New Approaches to Climate Action in China: China Considers Carbon Tax Proposals

The concept of a carbon tax is receiving more and more attention in China, and there are even some formal proposals floating around the government. It was discussed by Jiang Kejun of China’s Energy Research Institute at the recent China Green Enterprise Forum and our network expert Bo Shen of the Lawrence Berkeley National Labs alerted us that both the Chinese and English versions of a newspaper article on the subject have now appeared on the National Development and Reform Commission’s (NDRC) climate change website. The Chinese article gives more detail than the English article and quotes unnamed officials from the Ministry of Finance (MOF) and the State Tax Bureau as well.

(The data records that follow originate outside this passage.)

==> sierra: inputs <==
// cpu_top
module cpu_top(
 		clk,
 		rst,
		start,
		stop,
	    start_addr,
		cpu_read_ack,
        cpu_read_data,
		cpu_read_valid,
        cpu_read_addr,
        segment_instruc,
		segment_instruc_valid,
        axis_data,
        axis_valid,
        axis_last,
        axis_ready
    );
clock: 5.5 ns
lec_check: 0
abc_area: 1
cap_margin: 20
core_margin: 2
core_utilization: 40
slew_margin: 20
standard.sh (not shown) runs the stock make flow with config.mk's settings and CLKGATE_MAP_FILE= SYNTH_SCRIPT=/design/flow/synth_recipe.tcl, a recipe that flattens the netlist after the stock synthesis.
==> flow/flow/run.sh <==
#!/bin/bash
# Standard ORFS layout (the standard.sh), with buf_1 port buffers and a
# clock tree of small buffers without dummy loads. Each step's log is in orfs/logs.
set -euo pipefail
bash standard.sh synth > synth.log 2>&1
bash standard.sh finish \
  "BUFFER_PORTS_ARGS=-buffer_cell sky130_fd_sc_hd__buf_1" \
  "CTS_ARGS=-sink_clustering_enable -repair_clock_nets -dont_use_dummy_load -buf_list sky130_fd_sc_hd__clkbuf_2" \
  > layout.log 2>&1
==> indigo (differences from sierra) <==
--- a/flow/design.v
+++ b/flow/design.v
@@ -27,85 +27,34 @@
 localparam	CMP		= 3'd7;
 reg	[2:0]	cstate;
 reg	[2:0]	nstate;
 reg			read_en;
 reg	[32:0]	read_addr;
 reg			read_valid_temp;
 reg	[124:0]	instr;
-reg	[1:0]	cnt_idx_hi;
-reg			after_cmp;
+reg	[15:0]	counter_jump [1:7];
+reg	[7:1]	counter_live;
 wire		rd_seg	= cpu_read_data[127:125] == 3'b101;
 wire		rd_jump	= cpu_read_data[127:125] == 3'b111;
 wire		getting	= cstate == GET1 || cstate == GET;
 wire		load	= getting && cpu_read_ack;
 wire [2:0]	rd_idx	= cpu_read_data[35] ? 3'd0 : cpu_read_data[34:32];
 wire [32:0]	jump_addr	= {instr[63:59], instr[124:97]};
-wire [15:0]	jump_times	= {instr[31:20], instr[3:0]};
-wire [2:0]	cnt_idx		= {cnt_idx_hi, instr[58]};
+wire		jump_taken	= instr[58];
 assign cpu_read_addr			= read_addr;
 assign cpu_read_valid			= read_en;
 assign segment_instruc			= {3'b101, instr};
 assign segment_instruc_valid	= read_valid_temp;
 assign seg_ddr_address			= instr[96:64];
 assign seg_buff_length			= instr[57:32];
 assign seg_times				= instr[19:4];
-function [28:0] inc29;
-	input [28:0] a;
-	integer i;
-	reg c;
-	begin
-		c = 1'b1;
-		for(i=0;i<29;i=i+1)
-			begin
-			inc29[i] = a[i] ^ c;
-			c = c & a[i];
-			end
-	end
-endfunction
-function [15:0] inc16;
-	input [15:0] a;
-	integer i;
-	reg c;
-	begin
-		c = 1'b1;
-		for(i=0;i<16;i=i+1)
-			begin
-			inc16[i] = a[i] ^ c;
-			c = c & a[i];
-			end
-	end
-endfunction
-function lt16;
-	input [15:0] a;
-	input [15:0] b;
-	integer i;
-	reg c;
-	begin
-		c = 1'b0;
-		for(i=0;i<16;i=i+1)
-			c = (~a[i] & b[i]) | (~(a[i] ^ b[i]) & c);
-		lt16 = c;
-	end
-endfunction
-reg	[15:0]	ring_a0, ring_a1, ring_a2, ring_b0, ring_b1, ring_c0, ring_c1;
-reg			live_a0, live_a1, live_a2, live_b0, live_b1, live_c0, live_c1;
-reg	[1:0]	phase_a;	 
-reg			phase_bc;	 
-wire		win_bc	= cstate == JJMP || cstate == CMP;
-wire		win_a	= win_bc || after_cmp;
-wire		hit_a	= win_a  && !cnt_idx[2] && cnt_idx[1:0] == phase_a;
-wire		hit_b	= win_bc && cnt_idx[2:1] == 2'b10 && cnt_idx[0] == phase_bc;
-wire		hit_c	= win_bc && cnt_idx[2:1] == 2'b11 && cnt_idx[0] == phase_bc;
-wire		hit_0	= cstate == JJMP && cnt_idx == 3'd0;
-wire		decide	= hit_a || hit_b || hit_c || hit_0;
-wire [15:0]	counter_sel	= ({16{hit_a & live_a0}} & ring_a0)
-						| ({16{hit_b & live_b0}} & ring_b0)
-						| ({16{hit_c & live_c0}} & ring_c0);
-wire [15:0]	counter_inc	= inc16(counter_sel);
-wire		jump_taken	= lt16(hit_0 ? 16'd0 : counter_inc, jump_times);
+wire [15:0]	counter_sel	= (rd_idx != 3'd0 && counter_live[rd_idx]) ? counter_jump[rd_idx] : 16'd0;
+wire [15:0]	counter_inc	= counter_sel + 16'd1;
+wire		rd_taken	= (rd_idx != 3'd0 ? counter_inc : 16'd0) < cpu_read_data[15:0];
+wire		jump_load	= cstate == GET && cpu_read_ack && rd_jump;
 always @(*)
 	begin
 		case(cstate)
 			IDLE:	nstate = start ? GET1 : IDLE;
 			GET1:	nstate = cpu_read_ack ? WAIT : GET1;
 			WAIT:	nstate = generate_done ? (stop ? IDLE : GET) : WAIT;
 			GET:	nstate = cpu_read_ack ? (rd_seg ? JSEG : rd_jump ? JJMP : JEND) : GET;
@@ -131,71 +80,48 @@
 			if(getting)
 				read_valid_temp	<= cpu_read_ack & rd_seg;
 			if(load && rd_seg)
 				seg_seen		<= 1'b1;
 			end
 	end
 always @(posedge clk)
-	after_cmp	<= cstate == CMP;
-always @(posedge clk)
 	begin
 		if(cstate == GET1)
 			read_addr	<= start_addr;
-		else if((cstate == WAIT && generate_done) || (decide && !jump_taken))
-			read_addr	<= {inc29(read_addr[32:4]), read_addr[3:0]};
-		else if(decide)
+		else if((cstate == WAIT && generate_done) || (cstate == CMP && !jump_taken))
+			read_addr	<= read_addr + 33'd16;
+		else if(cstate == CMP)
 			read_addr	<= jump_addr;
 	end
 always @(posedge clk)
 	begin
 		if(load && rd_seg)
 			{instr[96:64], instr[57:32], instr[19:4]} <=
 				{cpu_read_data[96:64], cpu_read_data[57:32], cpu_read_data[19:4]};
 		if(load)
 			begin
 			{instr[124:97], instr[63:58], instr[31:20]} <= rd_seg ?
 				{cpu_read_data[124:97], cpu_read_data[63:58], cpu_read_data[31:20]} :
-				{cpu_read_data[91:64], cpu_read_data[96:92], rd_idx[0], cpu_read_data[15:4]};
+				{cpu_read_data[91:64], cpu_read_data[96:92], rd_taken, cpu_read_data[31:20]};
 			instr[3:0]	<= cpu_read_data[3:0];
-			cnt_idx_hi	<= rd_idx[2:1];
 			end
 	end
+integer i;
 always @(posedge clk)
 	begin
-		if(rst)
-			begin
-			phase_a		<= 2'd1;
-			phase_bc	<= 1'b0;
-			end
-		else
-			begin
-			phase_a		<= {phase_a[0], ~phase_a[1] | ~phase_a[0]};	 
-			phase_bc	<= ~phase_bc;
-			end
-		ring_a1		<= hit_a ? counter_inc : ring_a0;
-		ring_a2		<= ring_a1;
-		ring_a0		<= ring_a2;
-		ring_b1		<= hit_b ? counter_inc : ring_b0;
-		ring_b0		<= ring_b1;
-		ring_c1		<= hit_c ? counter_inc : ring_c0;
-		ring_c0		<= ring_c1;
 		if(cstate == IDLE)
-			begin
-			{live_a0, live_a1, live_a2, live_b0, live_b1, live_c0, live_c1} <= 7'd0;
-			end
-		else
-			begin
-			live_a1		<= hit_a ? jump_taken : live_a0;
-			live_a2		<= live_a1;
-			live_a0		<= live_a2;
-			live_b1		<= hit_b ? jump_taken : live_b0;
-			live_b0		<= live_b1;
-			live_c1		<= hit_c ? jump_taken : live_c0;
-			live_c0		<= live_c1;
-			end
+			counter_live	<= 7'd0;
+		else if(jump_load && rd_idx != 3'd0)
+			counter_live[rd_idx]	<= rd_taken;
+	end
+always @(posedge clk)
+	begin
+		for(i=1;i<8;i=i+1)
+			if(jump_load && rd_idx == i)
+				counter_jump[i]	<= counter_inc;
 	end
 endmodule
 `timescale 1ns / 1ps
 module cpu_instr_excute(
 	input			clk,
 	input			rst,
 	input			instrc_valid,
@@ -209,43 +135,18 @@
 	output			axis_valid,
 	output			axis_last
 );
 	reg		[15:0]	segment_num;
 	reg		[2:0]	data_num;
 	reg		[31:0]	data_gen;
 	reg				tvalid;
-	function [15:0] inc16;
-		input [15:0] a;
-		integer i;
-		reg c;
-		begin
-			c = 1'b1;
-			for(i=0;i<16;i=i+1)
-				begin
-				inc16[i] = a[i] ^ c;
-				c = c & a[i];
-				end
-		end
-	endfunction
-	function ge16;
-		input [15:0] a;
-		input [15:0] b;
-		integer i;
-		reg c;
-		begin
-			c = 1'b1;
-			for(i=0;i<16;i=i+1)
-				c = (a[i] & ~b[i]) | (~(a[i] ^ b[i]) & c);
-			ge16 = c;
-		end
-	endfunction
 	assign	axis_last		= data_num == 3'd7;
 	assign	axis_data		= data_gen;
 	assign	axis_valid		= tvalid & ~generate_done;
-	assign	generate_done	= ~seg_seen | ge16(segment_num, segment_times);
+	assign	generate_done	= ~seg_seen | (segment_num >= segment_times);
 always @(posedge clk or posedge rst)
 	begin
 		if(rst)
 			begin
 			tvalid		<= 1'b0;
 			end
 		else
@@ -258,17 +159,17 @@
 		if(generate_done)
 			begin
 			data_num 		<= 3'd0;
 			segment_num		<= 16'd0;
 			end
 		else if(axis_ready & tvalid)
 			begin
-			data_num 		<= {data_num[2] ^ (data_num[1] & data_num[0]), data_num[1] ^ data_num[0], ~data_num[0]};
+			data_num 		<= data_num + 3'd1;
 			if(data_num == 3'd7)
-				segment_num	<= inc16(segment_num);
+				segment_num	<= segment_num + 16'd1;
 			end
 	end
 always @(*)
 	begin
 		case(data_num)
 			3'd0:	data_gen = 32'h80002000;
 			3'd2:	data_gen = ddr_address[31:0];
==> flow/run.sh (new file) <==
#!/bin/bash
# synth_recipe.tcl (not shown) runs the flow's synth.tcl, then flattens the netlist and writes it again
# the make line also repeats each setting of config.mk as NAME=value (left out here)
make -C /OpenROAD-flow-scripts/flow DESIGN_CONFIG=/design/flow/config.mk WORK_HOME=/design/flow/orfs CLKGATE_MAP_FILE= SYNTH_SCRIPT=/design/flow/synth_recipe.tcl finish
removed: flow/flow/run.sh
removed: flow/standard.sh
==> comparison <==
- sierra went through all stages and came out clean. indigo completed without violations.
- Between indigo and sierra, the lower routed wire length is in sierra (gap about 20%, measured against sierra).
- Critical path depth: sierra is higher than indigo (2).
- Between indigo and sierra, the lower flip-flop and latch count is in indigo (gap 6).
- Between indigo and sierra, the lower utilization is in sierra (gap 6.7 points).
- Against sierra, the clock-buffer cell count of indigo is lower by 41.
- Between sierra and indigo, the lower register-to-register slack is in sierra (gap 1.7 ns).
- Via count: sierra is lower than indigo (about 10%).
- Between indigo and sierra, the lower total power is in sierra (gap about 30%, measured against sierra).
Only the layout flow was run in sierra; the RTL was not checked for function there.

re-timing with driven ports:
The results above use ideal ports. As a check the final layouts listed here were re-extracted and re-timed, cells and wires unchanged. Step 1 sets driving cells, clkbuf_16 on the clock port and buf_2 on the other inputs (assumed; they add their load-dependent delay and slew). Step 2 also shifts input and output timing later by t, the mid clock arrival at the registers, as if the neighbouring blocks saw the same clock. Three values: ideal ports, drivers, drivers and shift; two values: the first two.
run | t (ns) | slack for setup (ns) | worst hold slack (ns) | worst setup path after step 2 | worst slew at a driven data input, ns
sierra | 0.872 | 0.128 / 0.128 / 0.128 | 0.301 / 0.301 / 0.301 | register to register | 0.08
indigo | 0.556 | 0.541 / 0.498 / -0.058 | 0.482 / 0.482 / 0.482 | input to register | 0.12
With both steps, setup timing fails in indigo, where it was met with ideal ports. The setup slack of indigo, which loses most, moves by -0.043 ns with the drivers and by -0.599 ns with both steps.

This is hardly a done deal, but there is more interest in using economic tools to influence resource use. Some details of the proposals are as follows:

  • An initial tax on larger enterprises
  • Implementation would rely on experience with fuel taxes and use the same approach.
  • There are a couple of rate proposals, both of which look at gradually raising rates. MOF and NDRC propose beginning at 10 yuan/ton CO2 and increasing to 40 yuan/ton by 2020. A separate proposal from the Ministry of Environment (MEP) reportedly suggests a starting rate of 20 yuan/ton and increasing to 50 yuan/ton in 2020.
  • Experts suggest China has the capacity to implement a tax as early as 2012.
  • The proposals also suggest a tax reduction or exemption for companies implementing CCS.

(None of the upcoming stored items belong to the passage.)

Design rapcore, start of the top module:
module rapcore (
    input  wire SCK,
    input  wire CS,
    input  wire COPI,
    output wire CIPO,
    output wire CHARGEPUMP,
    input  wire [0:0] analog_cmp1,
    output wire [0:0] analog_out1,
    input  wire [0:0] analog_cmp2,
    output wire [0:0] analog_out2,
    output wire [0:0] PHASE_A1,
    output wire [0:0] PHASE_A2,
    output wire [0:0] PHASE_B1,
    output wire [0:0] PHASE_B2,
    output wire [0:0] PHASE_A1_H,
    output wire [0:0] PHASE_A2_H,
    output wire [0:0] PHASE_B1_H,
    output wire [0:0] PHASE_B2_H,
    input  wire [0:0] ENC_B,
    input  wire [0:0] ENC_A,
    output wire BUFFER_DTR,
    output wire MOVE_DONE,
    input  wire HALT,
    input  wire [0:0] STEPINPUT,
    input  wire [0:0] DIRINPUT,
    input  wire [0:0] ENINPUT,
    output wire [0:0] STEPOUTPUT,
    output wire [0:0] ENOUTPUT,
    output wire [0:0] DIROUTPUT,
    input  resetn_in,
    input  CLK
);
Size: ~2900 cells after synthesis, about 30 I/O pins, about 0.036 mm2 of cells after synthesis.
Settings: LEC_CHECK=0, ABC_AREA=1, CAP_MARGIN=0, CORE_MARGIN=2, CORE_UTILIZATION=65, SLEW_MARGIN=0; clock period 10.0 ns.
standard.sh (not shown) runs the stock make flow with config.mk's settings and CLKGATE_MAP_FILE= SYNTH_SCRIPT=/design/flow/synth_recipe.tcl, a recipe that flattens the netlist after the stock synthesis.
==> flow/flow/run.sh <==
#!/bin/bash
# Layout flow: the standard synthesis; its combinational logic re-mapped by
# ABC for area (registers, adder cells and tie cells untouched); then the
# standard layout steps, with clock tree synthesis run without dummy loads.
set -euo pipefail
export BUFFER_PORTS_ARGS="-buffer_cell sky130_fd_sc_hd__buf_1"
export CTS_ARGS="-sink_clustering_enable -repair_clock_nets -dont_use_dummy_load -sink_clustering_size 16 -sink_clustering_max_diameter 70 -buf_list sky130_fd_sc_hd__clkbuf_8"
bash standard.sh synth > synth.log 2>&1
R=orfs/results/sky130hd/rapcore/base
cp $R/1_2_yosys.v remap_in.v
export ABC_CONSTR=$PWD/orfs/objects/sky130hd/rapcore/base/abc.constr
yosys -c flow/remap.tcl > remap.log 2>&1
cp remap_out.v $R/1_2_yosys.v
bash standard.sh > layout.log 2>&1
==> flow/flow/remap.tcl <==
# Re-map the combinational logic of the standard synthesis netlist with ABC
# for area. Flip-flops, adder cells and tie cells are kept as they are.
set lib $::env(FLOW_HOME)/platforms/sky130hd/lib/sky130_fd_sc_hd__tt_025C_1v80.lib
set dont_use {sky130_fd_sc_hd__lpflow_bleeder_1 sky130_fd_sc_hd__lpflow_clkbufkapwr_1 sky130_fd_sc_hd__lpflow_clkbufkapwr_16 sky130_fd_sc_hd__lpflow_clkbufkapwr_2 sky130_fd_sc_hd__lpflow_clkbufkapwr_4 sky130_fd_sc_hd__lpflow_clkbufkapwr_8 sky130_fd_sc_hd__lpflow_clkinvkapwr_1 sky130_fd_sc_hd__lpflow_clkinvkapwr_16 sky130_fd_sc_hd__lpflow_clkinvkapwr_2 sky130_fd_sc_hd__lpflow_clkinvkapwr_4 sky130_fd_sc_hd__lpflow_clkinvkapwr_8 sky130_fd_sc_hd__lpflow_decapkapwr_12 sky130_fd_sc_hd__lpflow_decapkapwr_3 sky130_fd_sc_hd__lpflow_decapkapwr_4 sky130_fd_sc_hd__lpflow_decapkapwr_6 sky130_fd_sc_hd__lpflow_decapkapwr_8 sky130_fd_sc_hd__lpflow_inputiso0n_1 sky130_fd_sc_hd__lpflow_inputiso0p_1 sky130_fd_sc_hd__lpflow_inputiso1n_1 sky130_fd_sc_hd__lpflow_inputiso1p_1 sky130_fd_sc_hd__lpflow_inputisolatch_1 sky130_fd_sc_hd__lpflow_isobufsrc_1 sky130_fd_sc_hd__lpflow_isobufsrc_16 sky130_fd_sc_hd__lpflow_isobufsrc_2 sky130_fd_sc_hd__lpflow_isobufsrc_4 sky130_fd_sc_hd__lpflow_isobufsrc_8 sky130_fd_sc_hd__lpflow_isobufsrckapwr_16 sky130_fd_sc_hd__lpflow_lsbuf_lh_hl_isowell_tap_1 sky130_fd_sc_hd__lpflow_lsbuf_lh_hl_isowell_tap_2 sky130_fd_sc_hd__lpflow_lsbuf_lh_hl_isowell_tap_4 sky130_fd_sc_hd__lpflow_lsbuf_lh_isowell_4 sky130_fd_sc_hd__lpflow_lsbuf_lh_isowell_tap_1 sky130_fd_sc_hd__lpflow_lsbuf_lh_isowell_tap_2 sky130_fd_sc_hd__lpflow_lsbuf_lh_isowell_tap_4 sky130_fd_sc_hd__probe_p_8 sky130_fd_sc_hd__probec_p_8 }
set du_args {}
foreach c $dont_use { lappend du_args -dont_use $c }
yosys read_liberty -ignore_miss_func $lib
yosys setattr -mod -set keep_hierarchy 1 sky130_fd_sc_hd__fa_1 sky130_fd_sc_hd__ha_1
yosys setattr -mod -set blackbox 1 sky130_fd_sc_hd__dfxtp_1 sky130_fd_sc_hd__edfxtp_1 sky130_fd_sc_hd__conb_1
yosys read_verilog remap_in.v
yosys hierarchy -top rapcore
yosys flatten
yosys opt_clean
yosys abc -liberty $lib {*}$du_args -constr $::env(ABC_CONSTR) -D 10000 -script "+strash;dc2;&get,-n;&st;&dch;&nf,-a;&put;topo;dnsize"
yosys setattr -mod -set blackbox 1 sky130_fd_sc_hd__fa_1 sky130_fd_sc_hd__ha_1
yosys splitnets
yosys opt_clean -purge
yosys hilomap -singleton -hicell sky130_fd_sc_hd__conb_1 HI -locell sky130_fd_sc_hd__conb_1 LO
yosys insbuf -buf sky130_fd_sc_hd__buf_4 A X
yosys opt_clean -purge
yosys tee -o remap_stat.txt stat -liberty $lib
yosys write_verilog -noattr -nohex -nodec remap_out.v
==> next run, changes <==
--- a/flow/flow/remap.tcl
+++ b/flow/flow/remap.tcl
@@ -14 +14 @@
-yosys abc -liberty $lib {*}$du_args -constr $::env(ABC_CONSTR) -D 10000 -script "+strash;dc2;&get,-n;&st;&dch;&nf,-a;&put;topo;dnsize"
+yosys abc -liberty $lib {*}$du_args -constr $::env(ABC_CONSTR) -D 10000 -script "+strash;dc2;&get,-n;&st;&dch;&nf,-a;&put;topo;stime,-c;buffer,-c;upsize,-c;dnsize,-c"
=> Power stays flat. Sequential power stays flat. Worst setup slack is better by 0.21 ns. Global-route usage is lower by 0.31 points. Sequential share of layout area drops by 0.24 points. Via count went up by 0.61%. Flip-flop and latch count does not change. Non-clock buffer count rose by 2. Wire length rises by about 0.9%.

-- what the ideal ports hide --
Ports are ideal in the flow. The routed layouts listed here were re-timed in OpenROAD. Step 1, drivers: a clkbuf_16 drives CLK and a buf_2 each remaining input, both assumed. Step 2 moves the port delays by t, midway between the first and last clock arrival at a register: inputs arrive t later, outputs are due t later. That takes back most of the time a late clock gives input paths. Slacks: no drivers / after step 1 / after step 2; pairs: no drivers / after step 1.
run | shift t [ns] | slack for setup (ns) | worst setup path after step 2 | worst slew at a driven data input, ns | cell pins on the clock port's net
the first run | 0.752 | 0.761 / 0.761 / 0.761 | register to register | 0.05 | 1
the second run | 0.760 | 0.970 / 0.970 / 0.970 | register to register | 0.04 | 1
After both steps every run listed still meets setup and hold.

While these tax rates are certainly modest – 10 yuan is equal to approximately $1.50 – there is reason to believe it might impact energy use in China for three reasons: Firstly, Chinese consumers and businesses have shown themselves to be highly price sensitive – and so a small price difference might encourage some reduction in use. Secondly, when companies know the rate will gradually increase overtime they take extra steps to avoid future costs. And finally, the proposals also suggest using much of the tax revenue to support clean technology and support local implementation, as well as also using some to support low income groups.